Work request - Restate word for word the lines in the listing below, starting at the line containing "estimate || 244000 um" and ending at the line containing "iteration total || 6", both included; leave out the rest.
▬▬▬▬▬▬▬▬▬▬
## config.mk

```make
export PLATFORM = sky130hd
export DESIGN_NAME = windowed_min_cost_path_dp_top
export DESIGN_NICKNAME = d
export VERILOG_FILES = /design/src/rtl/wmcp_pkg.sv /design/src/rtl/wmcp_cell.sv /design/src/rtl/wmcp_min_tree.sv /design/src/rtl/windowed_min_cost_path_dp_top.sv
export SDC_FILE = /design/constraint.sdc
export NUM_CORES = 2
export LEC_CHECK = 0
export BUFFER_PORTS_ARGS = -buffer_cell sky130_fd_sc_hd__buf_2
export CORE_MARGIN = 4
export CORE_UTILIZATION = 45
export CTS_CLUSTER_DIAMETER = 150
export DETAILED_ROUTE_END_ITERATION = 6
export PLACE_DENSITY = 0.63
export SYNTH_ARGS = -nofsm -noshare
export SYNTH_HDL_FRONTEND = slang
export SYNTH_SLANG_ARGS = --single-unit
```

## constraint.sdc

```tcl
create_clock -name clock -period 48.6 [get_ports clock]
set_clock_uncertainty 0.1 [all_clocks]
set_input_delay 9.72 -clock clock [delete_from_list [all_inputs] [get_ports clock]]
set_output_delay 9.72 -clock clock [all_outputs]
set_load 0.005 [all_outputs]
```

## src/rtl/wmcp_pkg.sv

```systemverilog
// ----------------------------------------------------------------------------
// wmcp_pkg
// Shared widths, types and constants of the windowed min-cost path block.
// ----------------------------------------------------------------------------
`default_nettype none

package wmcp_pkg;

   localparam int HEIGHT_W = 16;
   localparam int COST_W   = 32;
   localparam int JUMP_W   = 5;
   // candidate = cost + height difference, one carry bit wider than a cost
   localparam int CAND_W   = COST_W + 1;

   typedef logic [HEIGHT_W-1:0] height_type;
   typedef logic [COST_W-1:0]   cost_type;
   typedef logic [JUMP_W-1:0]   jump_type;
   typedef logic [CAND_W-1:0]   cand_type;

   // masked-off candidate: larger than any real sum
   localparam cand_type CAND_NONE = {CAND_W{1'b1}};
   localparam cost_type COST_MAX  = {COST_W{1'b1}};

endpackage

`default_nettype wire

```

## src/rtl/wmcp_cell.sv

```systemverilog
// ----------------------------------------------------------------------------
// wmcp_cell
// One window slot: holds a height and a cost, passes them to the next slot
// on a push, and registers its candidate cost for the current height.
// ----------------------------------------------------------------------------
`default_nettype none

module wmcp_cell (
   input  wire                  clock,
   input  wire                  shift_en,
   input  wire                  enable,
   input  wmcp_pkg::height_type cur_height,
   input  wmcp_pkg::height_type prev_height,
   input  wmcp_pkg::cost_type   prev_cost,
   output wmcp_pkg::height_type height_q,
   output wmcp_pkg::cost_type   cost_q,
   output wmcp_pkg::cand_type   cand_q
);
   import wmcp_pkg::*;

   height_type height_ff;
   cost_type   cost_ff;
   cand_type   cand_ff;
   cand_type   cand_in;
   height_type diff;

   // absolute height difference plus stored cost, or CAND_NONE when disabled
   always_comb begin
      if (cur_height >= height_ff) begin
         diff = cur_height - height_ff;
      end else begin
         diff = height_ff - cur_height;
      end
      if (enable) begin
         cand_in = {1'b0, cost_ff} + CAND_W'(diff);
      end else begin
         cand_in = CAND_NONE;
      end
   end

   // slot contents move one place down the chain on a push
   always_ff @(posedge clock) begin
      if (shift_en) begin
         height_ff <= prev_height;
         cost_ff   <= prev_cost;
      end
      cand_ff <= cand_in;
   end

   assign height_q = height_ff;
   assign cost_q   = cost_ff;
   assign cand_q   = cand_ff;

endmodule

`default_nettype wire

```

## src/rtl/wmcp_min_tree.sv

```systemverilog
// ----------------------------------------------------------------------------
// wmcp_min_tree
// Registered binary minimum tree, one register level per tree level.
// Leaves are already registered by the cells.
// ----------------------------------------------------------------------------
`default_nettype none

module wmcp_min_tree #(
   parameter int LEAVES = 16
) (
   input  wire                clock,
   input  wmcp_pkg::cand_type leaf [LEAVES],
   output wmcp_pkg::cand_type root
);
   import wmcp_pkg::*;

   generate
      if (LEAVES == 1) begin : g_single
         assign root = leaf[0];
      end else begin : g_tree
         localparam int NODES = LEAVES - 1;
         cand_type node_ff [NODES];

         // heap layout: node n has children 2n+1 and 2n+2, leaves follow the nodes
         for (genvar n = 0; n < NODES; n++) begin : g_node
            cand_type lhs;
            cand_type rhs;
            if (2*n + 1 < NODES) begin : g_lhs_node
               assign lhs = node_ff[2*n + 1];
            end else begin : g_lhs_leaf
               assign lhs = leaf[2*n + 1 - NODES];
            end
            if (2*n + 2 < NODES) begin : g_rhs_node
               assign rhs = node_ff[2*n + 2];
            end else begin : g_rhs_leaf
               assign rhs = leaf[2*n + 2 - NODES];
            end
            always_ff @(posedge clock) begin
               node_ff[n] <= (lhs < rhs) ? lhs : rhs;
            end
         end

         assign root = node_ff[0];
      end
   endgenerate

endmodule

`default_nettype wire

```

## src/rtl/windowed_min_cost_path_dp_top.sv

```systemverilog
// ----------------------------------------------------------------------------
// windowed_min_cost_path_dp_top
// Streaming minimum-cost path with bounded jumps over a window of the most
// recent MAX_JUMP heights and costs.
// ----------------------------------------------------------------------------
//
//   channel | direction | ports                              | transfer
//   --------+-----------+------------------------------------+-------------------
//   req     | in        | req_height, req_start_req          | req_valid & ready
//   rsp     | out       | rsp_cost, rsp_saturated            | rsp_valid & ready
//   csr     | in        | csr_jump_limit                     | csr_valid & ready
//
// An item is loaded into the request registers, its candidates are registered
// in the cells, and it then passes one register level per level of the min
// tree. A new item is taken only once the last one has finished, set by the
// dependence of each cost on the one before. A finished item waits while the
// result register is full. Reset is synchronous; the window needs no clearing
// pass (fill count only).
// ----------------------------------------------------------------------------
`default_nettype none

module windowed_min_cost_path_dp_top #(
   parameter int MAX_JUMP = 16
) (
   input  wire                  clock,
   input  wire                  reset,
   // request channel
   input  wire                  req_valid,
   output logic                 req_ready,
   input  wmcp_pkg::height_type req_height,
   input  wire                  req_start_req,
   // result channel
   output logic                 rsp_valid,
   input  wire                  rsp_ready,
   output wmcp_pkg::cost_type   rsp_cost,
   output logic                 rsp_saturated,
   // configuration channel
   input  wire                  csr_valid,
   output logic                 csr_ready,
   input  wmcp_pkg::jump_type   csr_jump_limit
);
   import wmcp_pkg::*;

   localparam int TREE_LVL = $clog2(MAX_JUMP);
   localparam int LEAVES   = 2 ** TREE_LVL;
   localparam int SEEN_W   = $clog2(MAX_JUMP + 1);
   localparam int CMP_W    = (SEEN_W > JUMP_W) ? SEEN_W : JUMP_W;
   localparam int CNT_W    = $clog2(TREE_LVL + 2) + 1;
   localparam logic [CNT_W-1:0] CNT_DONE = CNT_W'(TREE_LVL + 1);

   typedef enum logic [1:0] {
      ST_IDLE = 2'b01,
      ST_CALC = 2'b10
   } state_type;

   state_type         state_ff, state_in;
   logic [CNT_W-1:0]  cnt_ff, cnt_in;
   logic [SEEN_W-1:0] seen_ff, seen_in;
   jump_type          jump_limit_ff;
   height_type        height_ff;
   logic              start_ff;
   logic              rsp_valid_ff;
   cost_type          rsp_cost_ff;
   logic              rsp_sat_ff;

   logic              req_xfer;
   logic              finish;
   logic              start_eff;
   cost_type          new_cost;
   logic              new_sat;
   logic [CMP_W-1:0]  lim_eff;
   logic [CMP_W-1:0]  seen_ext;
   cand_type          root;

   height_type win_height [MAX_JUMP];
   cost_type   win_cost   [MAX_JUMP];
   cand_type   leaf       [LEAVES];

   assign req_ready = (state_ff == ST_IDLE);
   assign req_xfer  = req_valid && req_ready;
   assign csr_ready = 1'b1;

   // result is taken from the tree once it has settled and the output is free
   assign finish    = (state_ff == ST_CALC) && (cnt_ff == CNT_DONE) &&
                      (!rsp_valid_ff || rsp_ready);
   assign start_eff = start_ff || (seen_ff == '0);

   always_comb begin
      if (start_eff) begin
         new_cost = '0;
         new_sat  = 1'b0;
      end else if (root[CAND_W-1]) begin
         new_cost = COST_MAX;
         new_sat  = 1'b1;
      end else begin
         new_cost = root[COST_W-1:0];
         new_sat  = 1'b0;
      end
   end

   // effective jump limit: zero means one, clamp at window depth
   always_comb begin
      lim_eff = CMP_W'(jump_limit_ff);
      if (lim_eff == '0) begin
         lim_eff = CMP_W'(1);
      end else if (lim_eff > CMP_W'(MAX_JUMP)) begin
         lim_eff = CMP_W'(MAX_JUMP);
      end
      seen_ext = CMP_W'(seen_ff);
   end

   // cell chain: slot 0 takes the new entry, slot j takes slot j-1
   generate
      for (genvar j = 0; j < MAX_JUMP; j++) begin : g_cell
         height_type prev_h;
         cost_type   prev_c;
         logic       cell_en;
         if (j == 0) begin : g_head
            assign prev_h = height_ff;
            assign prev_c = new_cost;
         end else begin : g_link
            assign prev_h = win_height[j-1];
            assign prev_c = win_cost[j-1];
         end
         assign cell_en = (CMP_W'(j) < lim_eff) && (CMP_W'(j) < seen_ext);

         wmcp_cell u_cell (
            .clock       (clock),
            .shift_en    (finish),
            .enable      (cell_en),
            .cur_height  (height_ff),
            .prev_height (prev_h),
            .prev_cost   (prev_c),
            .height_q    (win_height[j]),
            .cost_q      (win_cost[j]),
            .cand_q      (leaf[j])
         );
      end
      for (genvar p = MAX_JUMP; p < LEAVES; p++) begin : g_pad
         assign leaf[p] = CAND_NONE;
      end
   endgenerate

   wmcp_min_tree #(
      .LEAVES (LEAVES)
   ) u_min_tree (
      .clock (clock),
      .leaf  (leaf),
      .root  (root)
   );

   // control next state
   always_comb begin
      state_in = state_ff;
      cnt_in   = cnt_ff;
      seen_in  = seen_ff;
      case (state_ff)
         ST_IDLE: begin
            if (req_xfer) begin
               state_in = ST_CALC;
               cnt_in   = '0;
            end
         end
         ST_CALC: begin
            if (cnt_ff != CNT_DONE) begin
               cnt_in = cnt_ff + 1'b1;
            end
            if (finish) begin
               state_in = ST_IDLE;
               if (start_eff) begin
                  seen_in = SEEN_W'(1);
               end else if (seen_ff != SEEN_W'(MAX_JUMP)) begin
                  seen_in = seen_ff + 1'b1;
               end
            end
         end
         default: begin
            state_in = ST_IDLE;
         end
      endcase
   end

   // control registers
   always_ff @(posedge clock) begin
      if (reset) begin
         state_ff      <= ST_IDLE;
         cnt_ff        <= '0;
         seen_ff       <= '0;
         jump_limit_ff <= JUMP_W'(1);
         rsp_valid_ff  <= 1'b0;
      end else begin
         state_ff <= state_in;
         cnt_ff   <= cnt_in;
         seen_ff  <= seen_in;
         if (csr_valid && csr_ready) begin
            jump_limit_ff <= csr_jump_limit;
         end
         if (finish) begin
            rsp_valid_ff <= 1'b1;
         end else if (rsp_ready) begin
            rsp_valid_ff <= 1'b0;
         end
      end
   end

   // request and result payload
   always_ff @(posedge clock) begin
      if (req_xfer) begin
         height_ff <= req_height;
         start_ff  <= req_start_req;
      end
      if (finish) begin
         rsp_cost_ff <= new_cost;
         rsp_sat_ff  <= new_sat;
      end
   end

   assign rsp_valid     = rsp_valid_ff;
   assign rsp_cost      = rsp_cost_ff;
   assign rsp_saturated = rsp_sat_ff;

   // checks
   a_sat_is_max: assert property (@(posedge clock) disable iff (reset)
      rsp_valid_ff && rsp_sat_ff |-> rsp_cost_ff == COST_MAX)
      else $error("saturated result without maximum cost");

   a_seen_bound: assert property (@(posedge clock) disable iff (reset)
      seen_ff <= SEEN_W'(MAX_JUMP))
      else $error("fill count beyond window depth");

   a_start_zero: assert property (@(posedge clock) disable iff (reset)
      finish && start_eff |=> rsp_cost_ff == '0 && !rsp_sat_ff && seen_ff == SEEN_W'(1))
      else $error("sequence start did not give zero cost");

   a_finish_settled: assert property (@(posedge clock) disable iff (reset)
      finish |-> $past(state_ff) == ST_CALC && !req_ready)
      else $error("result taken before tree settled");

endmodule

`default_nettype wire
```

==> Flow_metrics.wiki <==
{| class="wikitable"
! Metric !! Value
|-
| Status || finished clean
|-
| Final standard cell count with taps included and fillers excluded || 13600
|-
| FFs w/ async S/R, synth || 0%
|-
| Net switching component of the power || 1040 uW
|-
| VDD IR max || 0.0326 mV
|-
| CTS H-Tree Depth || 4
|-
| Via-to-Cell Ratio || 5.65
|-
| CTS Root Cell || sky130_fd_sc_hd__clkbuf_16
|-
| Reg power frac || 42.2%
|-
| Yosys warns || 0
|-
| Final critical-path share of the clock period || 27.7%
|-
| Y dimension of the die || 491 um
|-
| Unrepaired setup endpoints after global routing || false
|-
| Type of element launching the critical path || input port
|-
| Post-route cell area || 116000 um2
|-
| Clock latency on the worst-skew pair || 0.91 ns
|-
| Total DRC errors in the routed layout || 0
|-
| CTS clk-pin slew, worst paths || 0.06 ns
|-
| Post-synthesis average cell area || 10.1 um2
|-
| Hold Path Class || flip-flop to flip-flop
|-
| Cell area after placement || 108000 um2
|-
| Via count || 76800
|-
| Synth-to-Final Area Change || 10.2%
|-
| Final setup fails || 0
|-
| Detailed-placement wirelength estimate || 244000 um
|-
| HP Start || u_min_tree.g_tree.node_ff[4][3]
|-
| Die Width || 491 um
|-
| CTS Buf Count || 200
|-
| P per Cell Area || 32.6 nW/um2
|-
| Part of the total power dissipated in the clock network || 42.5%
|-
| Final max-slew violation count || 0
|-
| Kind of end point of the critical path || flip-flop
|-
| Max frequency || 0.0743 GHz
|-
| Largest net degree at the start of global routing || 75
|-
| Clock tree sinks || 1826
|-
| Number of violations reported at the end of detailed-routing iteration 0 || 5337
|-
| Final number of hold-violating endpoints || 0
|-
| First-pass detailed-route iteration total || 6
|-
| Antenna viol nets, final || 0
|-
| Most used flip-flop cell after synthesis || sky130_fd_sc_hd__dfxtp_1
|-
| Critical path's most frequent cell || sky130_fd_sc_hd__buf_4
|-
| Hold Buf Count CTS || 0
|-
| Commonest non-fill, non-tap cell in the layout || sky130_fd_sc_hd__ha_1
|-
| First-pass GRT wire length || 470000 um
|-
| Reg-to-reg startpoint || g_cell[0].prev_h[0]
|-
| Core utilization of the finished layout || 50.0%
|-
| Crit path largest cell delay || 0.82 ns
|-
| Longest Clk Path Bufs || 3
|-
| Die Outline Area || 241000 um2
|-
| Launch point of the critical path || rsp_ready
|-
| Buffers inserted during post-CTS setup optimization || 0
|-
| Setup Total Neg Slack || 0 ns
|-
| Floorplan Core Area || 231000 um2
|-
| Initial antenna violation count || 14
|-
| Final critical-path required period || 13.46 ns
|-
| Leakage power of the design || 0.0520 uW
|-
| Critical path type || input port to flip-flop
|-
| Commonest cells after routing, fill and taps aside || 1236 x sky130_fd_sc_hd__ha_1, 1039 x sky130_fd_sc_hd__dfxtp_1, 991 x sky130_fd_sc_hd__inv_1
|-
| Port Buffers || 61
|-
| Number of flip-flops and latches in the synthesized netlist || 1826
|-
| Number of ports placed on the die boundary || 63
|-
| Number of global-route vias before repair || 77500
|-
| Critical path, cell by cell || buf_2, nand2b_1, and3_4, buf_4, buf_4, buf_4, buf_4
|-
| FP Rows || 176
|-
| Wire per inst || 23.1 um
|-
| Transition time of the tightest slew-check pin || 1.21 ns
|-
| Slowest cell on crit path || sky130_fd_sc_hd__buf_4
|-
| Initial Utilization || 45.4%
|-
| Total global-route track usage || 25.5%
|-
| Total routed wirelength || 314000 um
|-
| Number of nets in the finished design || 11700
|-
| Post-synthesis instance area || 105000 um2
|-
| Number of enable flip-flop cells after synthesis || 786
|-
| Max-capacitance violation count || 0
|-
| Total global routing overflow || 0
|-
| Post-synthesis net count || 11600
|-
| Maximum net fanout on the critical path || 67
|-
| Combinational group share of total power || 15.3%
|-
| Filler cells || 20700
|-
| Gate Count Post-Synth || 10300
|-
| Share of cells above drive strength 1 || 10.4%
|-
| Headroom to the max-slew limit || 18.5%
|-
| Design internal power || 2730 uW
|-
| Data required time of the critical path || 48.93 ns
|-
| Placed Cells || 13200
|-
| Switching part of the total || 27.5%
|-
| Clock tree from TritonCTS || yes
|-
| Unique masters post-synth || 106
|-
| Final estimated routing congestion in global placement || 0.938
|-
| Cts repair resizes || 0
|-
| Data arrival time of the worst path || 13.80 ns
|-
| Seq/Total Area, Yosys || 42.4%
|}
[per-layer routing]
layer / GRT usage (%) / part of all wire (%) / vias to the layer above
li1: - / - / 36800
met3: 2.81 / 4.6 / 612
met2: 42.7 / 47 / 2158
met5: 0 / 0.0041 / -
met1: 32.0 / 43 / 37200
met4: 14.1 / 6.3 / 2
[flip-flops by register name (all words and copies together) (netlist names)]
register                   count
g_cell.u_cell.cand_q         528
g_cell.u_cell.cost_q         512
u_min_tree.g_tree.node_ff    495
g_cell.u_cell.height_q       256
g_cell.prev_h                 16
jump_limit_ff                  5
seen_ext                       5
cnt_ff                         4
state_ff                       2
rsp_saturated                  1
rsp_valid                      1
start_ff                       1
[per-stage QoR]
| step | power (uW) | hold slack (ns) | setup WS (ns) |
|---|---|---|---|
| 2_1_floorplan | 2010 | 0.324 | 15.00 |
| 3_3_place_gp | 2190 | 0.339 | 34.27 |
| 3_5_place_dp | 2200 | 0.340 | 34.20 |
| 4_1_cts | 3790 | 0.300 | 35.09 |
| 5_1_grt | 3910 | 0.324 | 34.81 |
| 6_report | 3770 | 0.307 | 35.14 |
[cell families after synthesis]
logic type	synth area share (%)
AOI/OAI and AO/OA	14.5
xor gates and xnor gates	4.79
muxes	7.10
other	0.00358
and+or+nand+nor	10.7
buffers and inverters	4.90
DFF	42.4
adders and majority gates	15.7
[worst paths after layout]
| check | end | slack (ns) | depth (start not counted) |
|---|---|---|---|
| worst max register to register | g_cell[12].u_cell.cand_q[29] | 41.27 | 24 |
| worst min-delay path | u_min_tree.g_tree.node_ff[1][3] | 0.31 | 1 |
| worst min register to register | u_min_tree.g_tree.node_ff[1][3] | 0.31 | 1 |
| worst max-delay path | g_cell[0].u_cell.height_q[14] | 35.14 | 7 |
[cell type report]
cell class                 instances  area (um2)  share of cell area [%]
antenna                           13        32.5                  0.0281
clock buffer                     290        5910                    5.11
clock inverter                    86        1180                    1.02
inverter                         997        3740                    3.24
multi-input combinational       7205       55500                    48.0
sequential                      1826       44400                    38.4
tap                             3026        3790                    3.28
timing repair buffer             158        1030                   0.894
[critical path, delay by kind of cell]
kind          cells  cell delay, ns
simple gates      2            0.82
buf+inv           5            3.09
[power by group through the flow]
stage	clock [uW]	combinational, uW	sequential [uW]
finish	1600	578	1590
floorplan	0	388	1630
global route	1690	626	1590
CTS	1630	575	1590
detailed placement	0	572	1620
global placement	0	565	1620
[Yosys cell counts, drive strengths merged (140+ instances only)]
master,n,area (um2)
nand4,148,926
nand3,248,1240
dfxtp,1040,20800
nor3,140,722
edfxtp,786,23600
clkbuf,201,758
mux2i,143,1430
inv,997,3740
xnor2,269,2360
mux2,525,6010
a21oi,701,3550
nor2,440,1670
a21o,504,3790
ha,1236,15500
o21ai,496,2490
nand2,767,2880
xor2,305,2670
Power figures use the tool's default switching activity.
▬▬▬▬▬▬▬▬▬▬
Solution to this exercise -
| Detailed-placement wirelength estimate || 244000 um
|-
| HP Start || u_min_tree.g_tree.node_ff[4][3]
|-
| Die Width || 491 um
|-
| CTS Buf Count || 200
|-
| P per Cell Area || 32.6 nW/um2
|-
| Part of the total power dissipated in the clock network || 42.5%
|-
| Final max-slew violation count || 0
|-
| Kind of end point of the critical path || flip-flop
|-
| Max frequency || 0.0743 GHz
|-
| Largest net degree at the start of global routing || 75
|-
| Clock tree sinks || 1826
|-
| Number of violations reported at the end of detailed-routing iteration 0 || 5337
|-
| Final number of hold-violating endpoints || 0
|-
| First-pass detailed-route iteration total || 6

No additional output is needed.